Zaporizhian March (Запорозький марш or Запорізький марш, Zaporiz'kyi marsh) is an expressive Ukrainian folk musical composition that was preserved and rearranged by bandurist Yevhen Adamtsevych.

The march became more famous after its arrangement by Viktor Hutsal who merged its tune with the folk song about Doroshenko and Sahaidachny (Hey, on the hilltop the reapers reap).

In modern Ukraine the piece serves as one of the official marches of the Armed Forces.

== History ==
===Original composition===
The now-famous instrumental composition was adopted and rearranged by Romny kobzar Yevhen Adamtsevych in 1926. Adamtsevych himself claimed his authorship of the march in his letter to folklorist Oleksandr Pravdyuk:

Now regarding Zaporizhian March.
In 1926 I heard the melody; the first part - from kobzar Ivan Kyrylovych Polozhai, the second part, the major one, I composed and after combining them together, gave the name to Zaporizhian March.

According to Pavlo Okhrimenko, a respected expert on the creativity and heritage of Adamtsevych, the march was co-authored with the bandurist's teacher Musiy Oleksiyenko, with the student picking up the first part of the composition and extending the tune. This point of view is confirmed in the memoirs of Oleksiyenko's children.

Some other sources mention Prokop Mormilya, a native talent from the village Yaduty, Borzna Raion (now Nizhyn Raion), Chernihiv Oblast whom Yevhen Adamtsevych visited, as possible creator of the march.

===Initial performance and reception===
Yevhen Adamtsevych first publicly performed the march in 1969 at a concert in the Kyiv Opera Theater of Taras Shevchenko. Eyewitnesses described the concert so:

In incredible gravitation of hearts for the tune people were raising from their seats. There exploded yet unheard under that vault a thunder of ovations.

I can hardly express what happened after the first performance of "Cossack March". Let me just say that the old Adamtsevych performed it at the request of the public three times. The agreement not to perform pieces more than two times was broken, but none of the fellow kobzars blamed Adamtsevych for repeating his performance. Although his music was wordless, but after carefully listening to the melody of "Zaporizhian March", none of the performers insisted on singing over the program.

It was clear: something extraordinary has just happened. Above the fascinated hall sparked and extinguished a wonderful moment which no one could hold or repeat.
— Serhiy Kozak (People's Artist of Ukraine), Polyovyi, R. Romny kobzar Yevhen Adamtsevych. Sumy Historic Portal. "Democratic Ukraine". December 1993.
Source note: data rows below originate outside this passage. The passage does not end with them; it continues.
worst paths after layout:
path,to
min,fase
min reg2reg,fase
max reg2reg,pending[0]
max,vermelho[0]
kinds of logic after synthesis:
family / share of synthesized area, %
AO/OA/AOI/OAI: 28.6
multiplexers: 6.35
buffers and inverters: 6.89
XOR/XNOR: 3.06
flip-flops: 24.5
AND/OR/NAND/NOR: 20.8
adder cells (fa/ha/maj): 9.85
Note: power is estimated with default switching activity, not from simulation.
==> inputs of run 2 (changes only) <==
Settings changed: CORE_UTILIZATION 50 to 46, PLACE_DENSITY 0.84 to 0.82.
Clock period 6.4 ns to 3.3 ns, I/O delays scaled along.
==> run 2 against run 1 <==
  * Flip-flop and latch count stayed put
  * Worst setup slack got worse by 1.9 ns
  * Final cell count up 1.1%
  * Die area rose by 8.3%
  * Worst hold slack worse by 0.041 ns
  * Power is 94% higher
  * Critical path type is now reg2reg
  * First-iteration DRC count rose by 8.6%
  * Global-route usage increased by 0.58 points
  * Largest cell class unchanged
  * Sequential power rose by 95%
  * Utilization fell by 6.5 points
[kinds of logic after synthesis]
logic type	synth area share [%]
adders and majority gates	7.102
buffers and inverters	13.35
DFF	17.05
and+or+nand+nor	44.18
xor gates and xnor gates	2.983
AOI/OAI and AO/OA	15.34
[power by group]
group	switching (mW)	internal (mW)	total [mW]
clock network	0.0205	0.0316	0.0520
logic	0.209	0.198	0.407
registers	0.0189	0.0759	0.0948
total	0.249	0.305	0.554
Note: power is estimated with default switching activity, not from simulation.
<file path="config.mk">
export PLATFORM = sky130hd
export DESIGN_NAME = sync_fifo_rd_flat
export DESIGN_NICKNAME = d
export VERILOG_FILES = /design/src/rtl/sync_fifo_rd_if.sv /design/src/rtl/sync_fifo_rd.sv /design/src/flat_wrapper.sv
export SDC_FILE = /design/constraint.sdc
export NUM_CORES = 1
export LEC_CHECK = 0
export BUFFER_PORTS_ARGS = -buffer_cell sky130_fd_sc_hd__clkbuf_2
export CAP_MARGIN = 15
export CORE_ASPECT_RATIO = 2
export CORE_UTILIZATION = 50
export DETAILED_ROUTE_END_ITERATION = 8
export GPL_ROUTABILITY_DRIVEN = 1
export GPL_TIMING_DRIVEN = 0
export PLACE_DENSITY = 0.76
export SYNTH_ARGS = -nofsm -noshare
export SYNTH_HDL_FRONTEND = slang
export SYNTH_SLANG_ARGS = --single-unit
export TNS_END_PERCENT = 50
</file>
<file path="constraint.sdc">
create_clock -name iclk -period 3.9 [get_ports iclk]
set_input_delay 0.39 -clock iclk [delete_from_list [all_inputs] [get_ports iclk]]
set_output_delay 0.39 -clock iclk [all_outputs]
set_load 0.01 [all_outputs]
</file>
Adamtsevych performed the march very expressively, vigorously, putting in all his skills and emotional imagery. But the fact that he played by pinching led to a lack of sonority. The conductor of the State Orchestra Viktor Hutsal recollected:

I realized that this piece should sound on a large scale and majestically. Writing a new march based on the old one became my primary objective.

===Hutsal's rearrangement===
Subsequently, the march was arranged for an orchestra by the chief conductor of the State Orchestra of National Instruments, Viktor Hutsal. On April 12, 1970, the orchestra performed Hutsal's remake of the march for the first time. The artistic director and conductor Yakiv Orlov repeated the piece ou bis several times.

==Composition==
The main theme of the composition consists of syncopation and descending melodies created with the help of a technique in which bandurists play with fingers sliding on the strings. That technique was first used by bandura player Hnat Khotkevych in the instrumental accompaniment for his composition of a folk song about Baida (Poem of Baida, 1912), which he orchestrated in 1930.

== History of performances ==
Until 1974 the "Zaporozhian March" was performed at all concerts several times. The public always welcomed musicians standing. The composition became more famous after it was included in the soundtrack of Borys Ivchenko's film Propala Hramota (The Lost Deed) in 1972. After a performance of the march at the Bolshoi Theatre in Moscow, it became a focus of attention for party leaders, who were worried by the extremely heightened spiritual atmosphere among the audience. Communists carefully studied the notes, comparing them with songs of Sich Riflemen. Although no correspondences could be found, the march was banned, while Hutsal had to resign and join another band.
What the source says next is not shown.